In the United Kingdom, "Who Can I Run To?" spent a total of three week on the UK Singles Chart, ultimately peaking at number 31. The single was more successful on the UK's Hip Hop and R&B Singles Chart, where it spent nine weeks on the chart and peaked at number six. On UK's Dance Singles Chart, the song peaked at number eleven, only spending two weeks on the chart.

==Track listing==

US CD and cassette single
1. "Who Can I Run To?"
2. "Feels So Good" (UNtouchables Flava Smoothed Out Remix)

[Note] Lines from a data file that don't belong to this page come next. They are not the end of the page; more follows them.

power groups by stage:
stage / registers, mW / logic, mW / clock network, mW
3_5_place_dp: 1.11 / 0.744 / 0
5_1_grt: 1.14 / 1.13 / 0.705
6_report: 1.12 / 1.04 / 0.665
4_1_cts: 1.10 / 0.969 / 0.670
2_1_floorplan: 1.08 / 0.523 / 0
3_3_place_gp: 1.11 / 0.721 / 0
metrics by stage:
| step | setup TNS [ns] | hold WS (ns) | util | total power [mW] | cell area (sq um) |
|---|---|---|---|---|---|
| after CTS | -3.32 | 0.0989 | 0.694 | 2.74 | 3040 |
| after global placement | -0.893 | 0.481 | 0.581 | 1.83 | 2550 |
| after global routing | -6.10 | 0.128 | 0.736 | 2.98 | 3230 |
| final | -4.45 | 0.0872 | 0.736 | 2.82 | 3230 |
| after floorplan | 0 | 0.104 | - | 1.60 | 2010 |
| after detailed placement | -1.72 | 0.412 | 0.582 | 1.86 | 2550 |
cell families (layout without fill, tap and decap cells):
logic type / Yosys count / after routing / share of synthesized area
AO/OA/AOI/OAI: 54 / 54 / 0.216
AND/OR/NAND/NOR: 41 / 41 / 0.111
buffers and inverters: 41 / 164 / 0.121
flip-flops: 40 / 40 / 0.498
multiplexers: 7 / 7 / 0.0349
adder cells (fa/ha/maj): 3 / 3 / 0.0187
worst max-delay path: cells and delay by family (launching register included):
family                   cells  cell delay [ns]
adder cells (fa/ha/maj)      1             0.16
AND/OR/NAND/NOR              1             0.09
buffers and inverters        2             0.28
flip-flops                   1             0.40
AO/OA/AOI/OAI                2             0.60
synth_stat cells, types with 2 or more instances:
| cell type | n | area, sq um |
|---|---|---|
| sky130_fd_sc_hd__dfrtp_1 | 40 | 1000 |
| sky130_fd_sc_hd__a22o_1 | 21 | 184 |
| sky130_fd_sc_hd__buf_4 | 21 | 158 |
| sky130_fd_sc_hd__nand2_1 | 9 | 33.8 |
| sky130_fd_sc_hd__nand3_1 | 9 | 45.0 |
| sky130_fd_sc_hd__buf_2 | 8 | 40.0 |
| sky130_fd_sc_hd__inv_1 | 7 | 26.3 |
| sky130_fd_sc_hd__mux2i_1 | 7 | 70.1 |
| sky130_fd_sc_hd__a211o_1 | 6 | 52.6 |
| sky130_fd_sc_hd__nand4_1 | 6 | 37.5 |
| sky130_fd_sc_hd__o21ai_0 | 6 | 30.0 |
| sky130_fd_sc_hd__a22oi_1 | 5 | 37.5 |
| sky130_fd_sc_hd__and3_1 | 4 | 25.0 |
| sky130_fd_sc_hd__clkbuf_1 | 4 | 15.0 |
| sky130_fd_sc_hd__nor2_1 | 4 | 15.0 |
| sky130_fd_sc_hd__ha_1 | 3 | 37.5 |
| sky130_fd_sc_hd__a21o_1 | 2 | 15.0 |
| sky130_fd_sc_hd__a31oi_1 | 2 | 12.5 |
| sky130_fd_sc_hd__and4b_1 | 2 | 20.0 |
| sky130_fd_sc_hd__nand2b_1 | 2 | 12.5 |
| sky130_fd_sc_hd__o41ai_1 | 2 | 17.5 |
===== config.mk =====
export PLATFORM = sky130hd
export DESIGN_NAME = r2sdf_fft_ctrl
export DESIGN_NICKNAME = d
export VERILOG_FILES = /design/src/rtl/r2sdf_pkg.sv /design/src/rtl/r2sdf_stage_seq.sv /design/src/rtl/r2sdf_fft_ctrl.sv
export SDC_FILE = /design/constraint.sdc
export NUM_CORES = 1
export LEC_CHECK = 0
export BUFFER_PORTS_ARGS = -buffer_cell sky130_fd_sc_hd__buf_2
export CAP_MARGIN = 20
export CORE_ASPECT_RATIO = 0.7
export CORE_MARGIN = 4
export CORE_UTILIZATION = 30
export CTS_CLUSTER_DIAMETER = 50
export DETAILED_ROUTE_END_ITERATION = 8
export GPL_TIMING_DRIVEN = 0
export PLACE_DENSITY = 0.57
export SLEW_MARGIN = 20
export SYNTH_ARGS = -nofsm -noshare
export SYNTH_HDL_FRONTEND = slang
export SYNTH_SLANG_ARGS = --single-unit

===== constraint.sdc =====
create_clock -name clk -period 7.3 [get_ports clk]
set_clock_uncertainty 0.1 [all_clocks]
set_input_delay 1.095 -clock clk [delete_from_list [all_inputs] [get_ports clk]]
set_output_delay 1.095 -clock clk [all_outputs]
set_load 0.01 [all_outputs]

===== src/rtl/r2sdf_pkg.sv =====
// Shared definitions for the radix-2 SDF FFT sequencer: FSM encoding,
// per-stage latency/offset helpers and a bit-reverse helper.
package r2sdf_pkg;

  typedef enum logic [1:0] {IDLE, RUN, DRAIN, DONE} state_t;

  // Delay line of 2^(n-1-s) plus the butterfly/twiddle pipe registers.
  function automatic int stage_lat(input int s, input int n, input int pipe);
    return (1 << (n - 1 - s)) + pipe;
  endfunction

  function automatic int stage_off(input int s, input int n, input int pipe);
    int d;
    d = 0;
    for (int k = 0; k < s; k++) d += stage_lat(k, n, pipe);
    return d;
  endfunction

  function automatic logic [31:0] bitrev(input logic [31:0] x, input int n);
    logic [31:0] r;
    r = '0;
    for (int i = 0; i < 32; i++)
      if (i < n) r[i] = x[n-1-i];
    return r;
  endfunction

endpackage


===== src/rtl/r2sdf_stage_seq.sv =====
// Per-stage control for one SDF stage: enable window, butterfly select and
// twiddle address, all registered from the look-ahead global count.
module r2sdf_stage_seq #(
  parameter int N  = 4,
  parameter int S  = 0,
  parameter int D  = 0,
  parameter int L  = 9,
  parameter int GW = 6
) (
  input  logic          clk,
  input  logic          rst_n,
  input  logic          run,
  input  logic [GW-1:0] g,
  output logic          stage_en,
  output logic          bf_sel,
  output logic [N-2:0]  tw_addr
);

  int         gi;
  logic [N-1:0] cnt;
  logic       en;
  logic       bf;
  logic [N-2:0] tw;

  always_comb begin
    gi  = int'(g);
    cnt = N'(gi - D);
    // Window covers the frame plus one full flush of this stage's delay line.
    en  = run && (gi >= D) && (gi <= D + L + (1 << N) - 1);
    bf  = en && cnt[N-1-S];
    tw  = '0;
    if (S < N - 1 && en && !bf) tw = (N-1)'(cnt) << S;
  end

  always_ff @(posedge clk) begin
    if (!rst_n) begin
      stage_en <= 1'b0;
      bf_sel   <= 1'b0;
      tw_addr  <= '0;
    end else begin
      stage_en <= en;
      bf_sel   <= bf;
      tw_addr  <= tw;
    end
  end

endmodule
===== config.mk =====
export PLATFORM = sky130hd
export DESIGN_NAME = sd_bus_scheduler
export DESIGN_NICKNAME = d
export VERILOG_FILES = /design/src/rtl/sd_bus_scheduler.sv
export SDC_FILE = /design/constraint.sdc
export NUM_CORES = 1
export LEC_CHECK = 0
export CAP_MARGIN = 20
export CORE_AREA = 2 2 72 74
export DETAILED_ROUTE_END_ITERATION = 16
export DIE_AREA = 0 0 74 76
export GPL_ROUTABILITY_DRIVEN = 0
export HOLD_SLACK_MARGIN = 0.03
export PLACE_DENSITY_LB_ADDON = 0.05
export SYNTH_ARGS = -nofsm -noshare
export SYNTH_HDL_FRONTEND = slang
export SYNTH_SLANG_ARGS = --single-unit

===== constraint.sdc =====
create_clock -name i_s_clk -period 2.4 [get_ports i_s_clk]
set_input_delay 0.6 -clock i_s_clk [delete_from_list [all_inputs] [get_ports i_s_clk]]
set_output_delay 0.6 -clock i_s_clk [all_outputs]
set_load 0.03 [all_outputs]
**src/rtl/seg7_scan_driver.sv**
```systemverilog
// Time-multiplexed hex driver for NUM_DIGITS 7-segment digits.
// A prescaler steps a digit index once per SCAN_DIV cycles. New display data is
// staged in a pending buffer and only promoted to the active buffer when the
// scan wraps from the last digit back to digit 0, so a frame never shows torn data.
// The first DEAD_CYC cycles of every slot keep all anodes off to avoid ghosting.
//
// Interface contract: `load` is a one-cycle capture strobe with no ready/backpressure.
// Every cycle where load=1 is accepted, and the data goes into the pending buffer.
// A load that lands on the wrap cycle goes straight into the active buffer instead.
// All outputs are registered. They reflect the scan position of the previous cycle.
module seg7_scan_driver #(
  parameter int NUM_DIGITS     = 4,
  parameter int SCAN_DIV       = 50000,
  parameter int DEAD_CYC       = 2,
  parameter int SEG_ACTIVE_LOW = 1,
  parameter int AN_ACTIVE_LOW  = 1,
  parameter int BLANK_LEADING  = 1
) (
  input  logic                    clk,
  input  logic                    rst_n,
  input  logic                    load,
  input  logic [4*NUM_DIGITS-1:0] value,
  input  logic [NUM_DIGITS-1:0]   dp,
  input  logic [NUM_DIGITS-1:0]   digit_en,
  output logic [6:0]              seg,
  output logic                    seg_dp,
  output logic [NUM_DIGITS-1:0]   an,
  output logic                    frame_done
);

  localparam int CNT_W = (SCAN_DIV > 1) ? $clog2(SCAN_DIV) : 1;
  localparam int IDX_W = (NUM_DIGITS > 1) ? $clog2(NUM_DIGITS) : 1;
  localparam logic [CNT_W-1:0] CNT_MAX = CNT_W'(SCAN_DIV - 1);
  localparam logic [IDX_W-1:0] IDX_MAX = IDX_W'(NUM_DIGITS - 1);
  localparam logic [31:0]      DEAD_U  = 32'(DEAD_CYC);
  localparam logic [6:0]       SEG_OFF = (SEG_ACTIVE_LOW != 0) ? 7'h7F : 7'h00;
  localparam logic             DP_OFF  = (SEG_ACTIVE_LOW != 0);
  localparam logic [NUM_DIGITS-1:0] AN_OFF =
    (AN_ACTIVE_LOW != 0) ? {NUM_DIGITS{1'b1}} : {NUM_DIGITS{1'b0}};

  // Scan position
  logic [CNT_W-1:0] cnt_q, cnt_d;
  logic [IDX_W-1:0] idx_q, idx_d;
  logic             tick;
  logic             boundary;

  // Active (displayed) and pending (staged) buffers
  logic [4*NUM_DIGITS-1:0] act_val_q, pend_val_q;
  logic [NUM_DIGITS-1:0]   act_dp_q, pend_dp_q;
  logic [NUM_DIGITS-1:0]   act_en_q, pend_en_q;
  logic                    pend_q;

  // Registered pin drivers
  logic [6:0]            seg_q, seg_d;
  logic                  seg_dp_q, seg_dp_d;
  logic [NUM_DIGITS-1:0] an_q, an_d;
  logic                  frame_done_q;

  // Per-slot decode intermediates
  logic [3:0]            nib_sel;
  logic                  dp_sel;
  logic                  en_sel;
  logic                  blank_sel;
  logic                  in_dead;
  logic                  zacc;
  logic [NUM_DIGITS-1:0] lz;
  logic [NUM_DIGITS-1:0] onehot;
  logic [6:0]            seg_lit;
  logic [NUM_DIGITS-1:0] an_lit;

  // Active-high gfedcba glyph for one hex nibble
  function automatic logic [6:0] hex_font(input logic [3:0] n);
    logic [6:0] f;
    case (n)
      4'h0: f = 7'h3F;
      4'h1: f = 7'h06;
      4'h2: f = 7'h5B;
      4'h3: f = 7'h4F;
      4'h4: f = 7'h66;
      4'h5: f = 7'h6D;
      4'h6: f = 7'h7D;
      4'h7: f = 7'h07;
      4'h8: f = 7'h7F;
      4'h9: f = 7'h6F;
      4'hA: f = 7'h77;
      4'hB: f = 7'h7C;
      4'hC: f = 7'h39;
      4'hD: f = 7'h5E;
      4'hE: f = 7'h79;
      default: f = 7'h71;
    endcase
    return f;
  endfunction

  assign tick     = (cnt_q == CNT_MAX);
  assign boundary = tick && (idx_q == IDX_MAX);

  // Next prescaler count and digit index
  always_comb begin
    cnt_d = tick ? '0 : cnt_q + 1'b1;
    idx_d = idx_q;
    if (tick) begin
      idx_d = (idx_q == IDX_MAX) ? '0 : idx_q + 1'b1;
    end
  end

  // Decode the current slot into pin levels for the next cycle
  always_comb begin
    nib_sel   = 4'h0;
    dp_sel    = 1'b0;
    en_sel    = 1'b0;
    blank_sel = 1'b0;
    onehot    = '0;
    lz        = '0;
    zacc      = 1'b1;
    // lz[i]: nibbles i..top are all zero in the active value
    for (int i = NUM_DIGITS - 1; i >= 0; i--) begin
      zacc  = zacc && (act_val_q[i*4 +: 4] == 4'h0);
      lz[i] = zacc;
    end
    for (int i = 0; i < NUM_DIGITS; i++) begin
      if (idx_q == IDX_W'(i)) begin
        nib_sel   = act_val_q[i*4 +: 4];
        dp_sel    = act_dp_q[i];
        en_sel    = act_en_q[i];
        blank_sel = (i != 0) && lz[i];
        onehot[i] = 1'b1;
      end
    end
    in_dead  = (32'(cnt_q) < DEAD_U);
    seg_lit  = ((BLANK_LEADING != 0) && blank_sel) ? 7'h00 : hex_font(nib_sel);
    an_lit   = (in_dead || !en_sel) ? '0 : onehot;
    seg_d    = (SEG_ACTIVE_LOW != 0) ? ~seg_lit : seg_lit;
    seg_dp_d = (SEG_ACTIVE_LOW != 0) ? ~dp_sel : dp_sel;
    an_d     = (AN_ACTIVE_LOW != 0) ? ~an_lit : an_lit;
  end

  // Prescaler and digit index
  always_ff @(posedge clk or negedge rst_n) begin
    if (!rst_n) begin
      cnt_q <= '0;
      idx_q <= '0;
    end else begin
      cnt_q <= cnt_d;
      idx_q <= idx_d;
    end
  end

  // Double buffer: stage loads, promote on frame wrap (last load wins)
  always_ff @(posedge clk or negedge rst_n) begin
    if (!rst_n) begin
      act_val_q  <= '0;
      act_dp_q   <= '0;
      act_en_q   <= '0;
      pend_val_q <= '0;
      pend_dp_q  <= '0;
      pend_en_q  <= '0;
      pend_q     <= 1'b0;
    end else if (load) begin
      if (boundary) begin
        act_val_q <= value;
        act_dp_q  <= dp;
        act_en_q  <= digit_en;
        pend_q    <= 1'b0;
      end else begin
        pend_val_q <= value;
        pend_dp_q  <= dp;
        pend_en_q  <= digit_en;
        pend_q     <= 1'b1;
      end
    end else if (boundary && pend_q) begin
      act_val_q <= pend_val_q;
      act_dp_q  <= pend_dp_q;
      act_en_q  <= pend_en_q;
      pend_q    <= 1'b0;
    end
  end

  // Output pin registers
  always_ff @(posedge clk or negedge rst_n) begin
    if (!rst_n) begin
      seg_q        <= SEG_OFF;
      seg_dp_q     <= DP_OFF;
      an_q         <= AN_OFF;
      frame_done_q <= 1'b0;
    end else begin
      seg_q        <= seg_d;
      seg_dp_q     <= seg_dp_d;
      an_q         <= an_d;
      frame_done_q <= boundary;
    end
  end

  assign seg        = seg_q;
  assign seg_dp     = seg_dp_q;
  assign an         = an_q;
  assign frame_done = frame_done_q;

endmodule

```
==> src/rtl/instruction_memory_if.sv <==
// Fetch-side bus between the PC logic and the instruction ROM.
// The master drives the byte address; the slave returns the registered word.
interface instruction_memory_if;
   logic [31:0] instructionAddress;
   logic [31:0] instruction;

   modport master (
      output instructionAddress,
      input  instruction
   );

   modport slave (
      input  instructionAddress,
      output instruction
   );
endinterface

==> src/rtl/instruction_memory.sv <==
// Read-only boot program store for the IF stage; the word is registered on the
// falling edge so the IF/ID register sees a settled value on the next rising edge.
module instruction_memory #(
   parameter int DEPTH = 256
) (
   input  logic                 CLK,
   input  logic                 RST_N,
   instruction_memory_if.slave  bus
);

   localparam int PROGRAM_WORDS = 8;

   logic [29:0] wordIndex;
   logic        inRange;
   logic [31:0] romWord;
   logic        unusedByteOffset;

   assign wordIndex        = bus.instructionAddress[31:2];
   assign unusedByteOffset = ^bus.instructionAddress[1:0];

   // Indices at or past DEPTH read as NOP rather than aliasing back onto the program.
   assign inRange = (wordIndex < 30'(DEPTH));

   always_comb begin
      romWord = 32'h0000_0000;
      if (inRange && (wordIndex < 30'(PROGRAM_WORDS))) begin
         case (wordIndex[2:0])
            3'd0:    romWord = 32'h2008_0005;
            3'd1:    romWord = 32'h2009_000A;
            3'd2:    romWord = 32'h0109_5020;
            3'd3:    romWord = 32'hAC0A_0000;
            3'd4:    romWord = 32'h8C0B_0000;
            3'd5:    romWord = 32'h016A_6022;
            3'd6:    romWord = 32'h1180_0001;
            default: romWord = 32'h0000_0000;
         endcase
      end
   end

   always_ff @(negedge CLK or negedge RST_N) begin
      if (!RST_N) begin
         bus.instruction <= 32'h0000_0000;
      end else begin
         bus.instruction <= romWord;
      end
   end

endmodule

==> src/flat_wrapper.sv <==
// flat-port wrapper written by rule: the top's interface ports become plain ports
module instruction_memory_flat 
#(
   parameter int DEPTH = 256
)
  (CLK, RST_N, bus_instructionAddress, bus_instruction);
  instruction_memory_if bus_i ();
  input  logic CLK;
  input  logic RST_N;
  input wire logic [$bits(bus_i.instructionAddress)-1:0] bus_instructionAddress;
  output wire logic [$bits(bus_i.instruction)-1:0] bus_instruction;
  assign bus_i.instructionAddress = bus_instructionAddress;
  assign bus_instruction = bus_i.instruction;
  instruction_memory #(.DEPTH(DEPTH)) u_core (.CLK(CLK), .RST_N(RST_N), .bus(bus_i));
endmodule
==> config.mk <==
export PLATFORM = sky130hd
export DESIGN_NAME = instruction_memory_flat
export DESIGN_NICKNAME = d
export VERILOG_FILES = /design/src/rtl/instruction_memory_if.sv /design/src/rtl/instruction_memory.sv /design/src/flat_wrapper.sv
export SDC_FILE = /design/constraint.sdc
export NUM_CORES = 1
export LEC_CHECK = 0
export CORE_MARGIN = 2
export CORE_UTILIZATION = 31
export DETAILED_ROUTE_END_ITERATION = 10
export PLACE_DENSITY = 0.78
export SLEW_MARGIN = 40
export SYNTH_ARGS = -nofsm -noshare
export SYNTH_HDL_FRONTEND = slang
export SYNTH_SLANG_ARGS = --single-unit
==> constraint.sdc <==
create_clock -name CLK -period 0.81 [get_ports CLK]
set_input_delay 0.162 -clock CLK [delete_from_list [all_inputs] [get_ports CLK]]
set_output_delay 0.162 -clock CLK [all_outputs]
set_load 0.005 [all_outputs]
After elaboration in Yosys (flattened, before gate mapping):

Cells that the tools add are included.

* flip-flop bits (word level): 32
* output and inout bits: 32
* word-level logic and storage cells: 13

* order comparisons: 2
* multiplexer cells: 2
* eq/ne operators: 6
* reduce and logical (&&, ||, !) cells: 2

Operators with widths (count)
* $pmux W32 S7: 1
* $mux W32: 1
* $lt A30 B4 Y1 const B: 1
* $lt A30 B9 Y1 const B: 1
* $eq A3 B3 Y1 const B: 3
* $eq A3 B2 Y1 const B: 2
* $eq A3 B1 Y1 const B: 1
* $logic_not A3 Y1: 1
* $logic_and A1 B1 Y1: 1

Depth between registers and ports, before layout:

Gate-level depths: netlist (run 1).

* depth after elaboration: 3
* gate-level depth with buffers: 4
* mapped depth without buffers: 3

==> results of run 1 <==
[worst max-delay path, delay by kind of cell (launching register included)]
kind     cells  cell delay, ns
flops        1            0.43
buf+inv      3            0.27
[metrics by stage]
stage          area, um2  power [uW]  setup WS [ns]
5_1_grt             1540        1580         -0.784
2_1_floorplan        971         859         -0.513
4_1_cts             1480        1510         -0.728
6_report            1540        1510         -0.732
3_3_place_gp        1400        1020          -1.05
3_5_place_dp        1400        1030          -1.11
[final timing paths]
kind | end | slack, ns | depth (start not counted)
worst max-delay path | bus_instruction[22] | -0.73 | 3
worst min-delay path | u_core.bus.instruction[1] | 0.49 | 2
max in group asynchronous | u_core.bus.instruction[17] | 0.17 | 2
min in group CLK | u_core.bus.instruction[29] | 0.67 | 4
[cells in the mapped netlist, drive strengths merged]
cell type	count
buf	20
dfrtn	14
nor3	9
nor4	9
a21oi	3
clkbuf	3
a211oi	2
nand2b	2
nor2b	2
or3	2
conb	1
inv	1
nand3	1
nand3b	1
nand4	1
nor3b	1
nor4b	1
o21a	1
xor2	1
[power groups by stage]
stage | clock [uW] | sequential [uW] | combinational (uW)
floorplan | 0 | 715 | 143
global placement | 0 | 715 | 308
detailed placement | 0 | 715 | 315
CTS | 495 | 702 | 315
global route | 524 | 702 | 355
finish | 478 | 702 | 328
[routing by layer]
| metal | vias to the layer above | share of wire [%] | global-route usage (%) |
|---|---|---|---|
| met1 | 358 | 32 | 16.1 |
| met5 | - | 0 | 0 |
| met3 | 6 | 8.4 | 3.49 |
| li1 | 349 | - | - |
| met4 | 0 | 2.5 | 6.27 |
| met2 | 44 | 57 | 29.1 |
[logic make-up (layout without fill, tap and decap cells)]
group	Yosys count	in the layout	share of synthesized area [%]
xor gates and xnor gates	1	1	1.06
other	1	12	0.453
AOI/OAI and AO/OA	6	6	5.74
and+or+nand+nor	29	29	30.4
DFF	14	14	42.3
buffers and inverters	24	70	20.1
[final cells by class]
class	count	area [um2]	share of cell area, %
Clock buffer	4	36.3	2.35
Inverter	1	3.75	0.243
Multi-Input combinational cell	48	559	36.3
Sequential cell	14	350	22.7
Tap cell	30	37.5	2.43
Timing Repair Buffer	65	556	36.0
[repair_timing]
item / 4_1_cts / 5_1_grt
setup endpoints to repair: 34 / 34
buffers inserted: 3 / 2
gates cloned: 1 / 0
hold buffers: 0 / 0
resized for setup: 214 / 11
pin swaps: 21 / 12
==> results list, run 1 <==
- Run status: finished, violations left
* Violated checks: setup timing
- Among the stages of the critical path, the cell type that occurs most often is buf_6.
- The repair_antennas step left the layout with diodes totalling 0.
- Number of placement rows: 18
* Number of levels in the clock H-tree: 1
- Total leakage power: 0.000803 uW
- In the post-route analysis, the smallest setup slack over all paths is -0.732 ns.
* Detailed-route vias per instance: 4.67
* Data arrival, critical path: 1.38 ns
* Register with the most flip-flops: u_core.bus.instruction
* Num Clock Sinks: 14
- Top cells by area in the synthesized netlist: dfrtn_1 42%, buf_4 16%, nor3_2 9.7%
- 66 I/O pins were placed.
- The top cell type by area accounts for 42.3% of the synthesized area.
- After detailed routing, the number of remaining DRC violations is 0.
* Maximum ir drop on the vdd rail: 0.902 mV
- First-pass GRT wire length: 3730 um
* Final-report setup violation count: 34
- TritonCTS built the clock tree.
- In the final design database the tool counted 167 nets.
* Total wirelength of the detailed-routed design: 2240 um
* Share of final-layout standard cells stronger than drive strength 1: 65.9%
* Crit path largest cell delay: 0.43 ns
* Commonest cells after routing, fill and taps aside: 25 x buf_2, 18 x buf_6, 14 x dfrtn_1
- Across the run, the number of max-cap violations was 0.
* Number of vias after detailed routing: 757
- Cell chain of the critical path: buf_6 -> buf_6 -> buf_6
- Die Y-Extent: 55.7 um
- Final ANT Viol Nets: 0
* Clock transition at the registers of the reported paths: 0.06 ns
- Critical path data required time: 0.65 ns
- Clock root buffer master: clkbuf_4
- The slowest stage of the critical path is the dfrtn_1 cell.
- Starting utilization of the core area: 33.1%
- The die covers 3100 um2.
- After synthesis, the mean cell area works out to 11.0 um2.
* Total track usage: 15.4%
- Count of state elements after synthesis: 14
- # placed instances: 152
- Inserted Clock Buffers: 3
- The worst setup path is of the reg -> out kind.
* Clock share of power: 31.7%
- Synthesis handed over a netlist of 75 instances.
* Hpwl dp: 1640 um
- The share of total power dissipated in sequential elements is 46.5%.
* Worst slack on hold paths: 0.493 ns
* Combinational cell fraction of total power: 21.8%
* Count of different cell masters after synthesis: 23
* Vias in the first global route: 769
- After detailed routing, the average wire length per cell comes to 13.8 um.
- Cell internal power was estimated by the tool at 1140 uW.
- Sequential area share after synthesis: 42.3%
- Switching part of the total power: 24.2%
- Core area: 2500 um2
- Buffer depth of the longest clock path: 2
- Synthesized area: 828 um2
* Setup repair after global routing missed its margin: yes
* Most common cell after layout, fill and taps aside: buf_2
- Timing startpoint of the critical path: u_core.bus.instruction[22]
- Power spread over the standard cell area amounts to 978 nW/um2.
- Routability congestion estimate: 0.690
- Once layout is complete, the utilization of the core stands at 61.7%.
- Total net switching power: 365 uW
- Of all cell types, the one taking the most synthesized area is dfrtn_1.
- Die width: 55.7 um
- Number of flip-flops under the largest register name: 14
- The tightest min-delay check is of the in -> async type.
* Post-Layout Cell Count: 162
* Endpoint kind of the worst setup timing path: output pin
- Fin. Hold Viols: 0
- Largest regs: u_core.bus.instruction x14
- Nature of the critical path startpoint: flip-flop
- Critical path fanouts, max: 2
- Entering global routing, the biggest net connects 15 pins.
- The number of antenna violations at the first check in global routing was 0.
- Setup_tns: -17.75 ns
- Buffers placed on the I/O ports in this run total 51.
- After the first detailed-routing iteration, the DRC count stood at 9.
- Count of warnings emitted by yosys: 0
- Relative to the synthesized area, the layout overhead comes to 86.3%.
- Number of max-slew violations in the final report: 0
- The first TritonRoute pass finished after 4 iterations.
- Sum of overflow across all layers after global routing: 0
* Layout fillers: 204
(Power assumes the default switching activity.)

Australian CD single and Australian maxi-CD
1. "Who Can I Run To?"
2. "Who Can I Run To?" (Mr. Dupri Mix)
3. "Feels So Good" (Uno Clio Vocal Mix)
4. "Feels So Good" (Trunk Bumpin' Extended Mix)

European cassette single
1. "Who Can I Run To?" (LP Version)
2. "Do You Want To" (Remix With Rap)
3. "Who Can I Run To?" (LP Version Instrumental)
4. "Do You Want To" (Remix With Rap Instrumental)

European CD single
1. "Who Can I Run To?"
2. "Who Can I Run To?" (Mr. Dupri Mix)
3. "Do You Want To" (Remix With Rap)
4. "Do You Want To" (Quiet Storm)

European 12-inch single and European maxi-CD
1. "Who Can I Run To?"
2. "Feels So Good (20/20 12" Edit)"
3. "Feels So Good" (Uno Clio Vocal Mix)
4. "Feels So Good" (Uno Clio Instrumental)

UK 12-inch promo single
1. "Who Can I Run To?" (Mr. Dupri Mix)
2. "Who Can I Run To?" (Mr Dupri Extended Mix)
3. "Who Can I Run To?" (LP Version)
4. "Do You Want To" (Remix With Rap)
5. "Do You Want To" (Remix Instrumental)
6. "Do You Want To" (Acapella)

UK 12-inch single
1. "Who Can I Run To?" (Mr Dupri Extended Mix)
2. "Do You Want To" (Smoothed Out Remix)
3. "Love On My Mind" (JD Extended Street Mix)
4. "Love On My Mind" (Allstar Remix)

==Sampling==
- American singer and rapper Anderson .Paak sampled the Xscape version for his song "Might Be" from the album Venice (2014).
- DJ Luke Nasty also sampled Xscape's version for the song "Might Be" (2015), a cover version of Anderson .Paak's song.
- American rapper Joyner Lucas samples the record on track 8 "When I Need Love" of his sophomore album, "Not Now I'm Busy".
- Sista sampled the song on their song "Good Thang" from their only album 4 All the Sistas Around da World (1995).

==Charts==

===Weekly charts===

| Chart (1995–1996) | Peak position |
|---|---|
| New Zealand (Recorded Music NZ) | 23 |
| Scotland Singles (OCC) | 85 |
| UK Singles (OCC) | 31 |
| UK Dance (OCC) | 11 |
| UK Hip Hop/R&B (OCC) | 6 |
| US Billboard Hot 100 | 8 |
| US Hot R&B/Hip-Hop Songs (Billboard) | 1 |
| US Rhythmic Airplay (Billboard) | 4 |

===Year-end charts===

| Chart (1995) | Position |
|---|---|
| US Hot R&B/Hip-Hop Songs (Billboard) | 57 |

==Certifications==

| Region | Certification | Certified units/sales |
| United States (RIAA) | Platinum | 1,000,000^{‡} |
^{‡} Sales+streaming figures based on certification alone.

==Other versions==
- In 1995, R&B group Sista sampled the original version on "Good Thang" on their album 4 All the Sistas Around da World.
- In 1996, Ricky Dillard and the New Generation Chorale released the album, Worked It Out. It included a version of "Who Can I Run To?" that answered the question with "I need the Lord."
- At the end of 2008, this song was reworked into a house music track with vocals from Dawn Tallman, released on Thick Recordings.
- Juvenile sampled the original version of the song in 2007 for a song also called "Who Can I Run To?" featuring Mannie Fresh and Soulja Slim. It was on an album entitled "Diary of a Soulja" that was never released.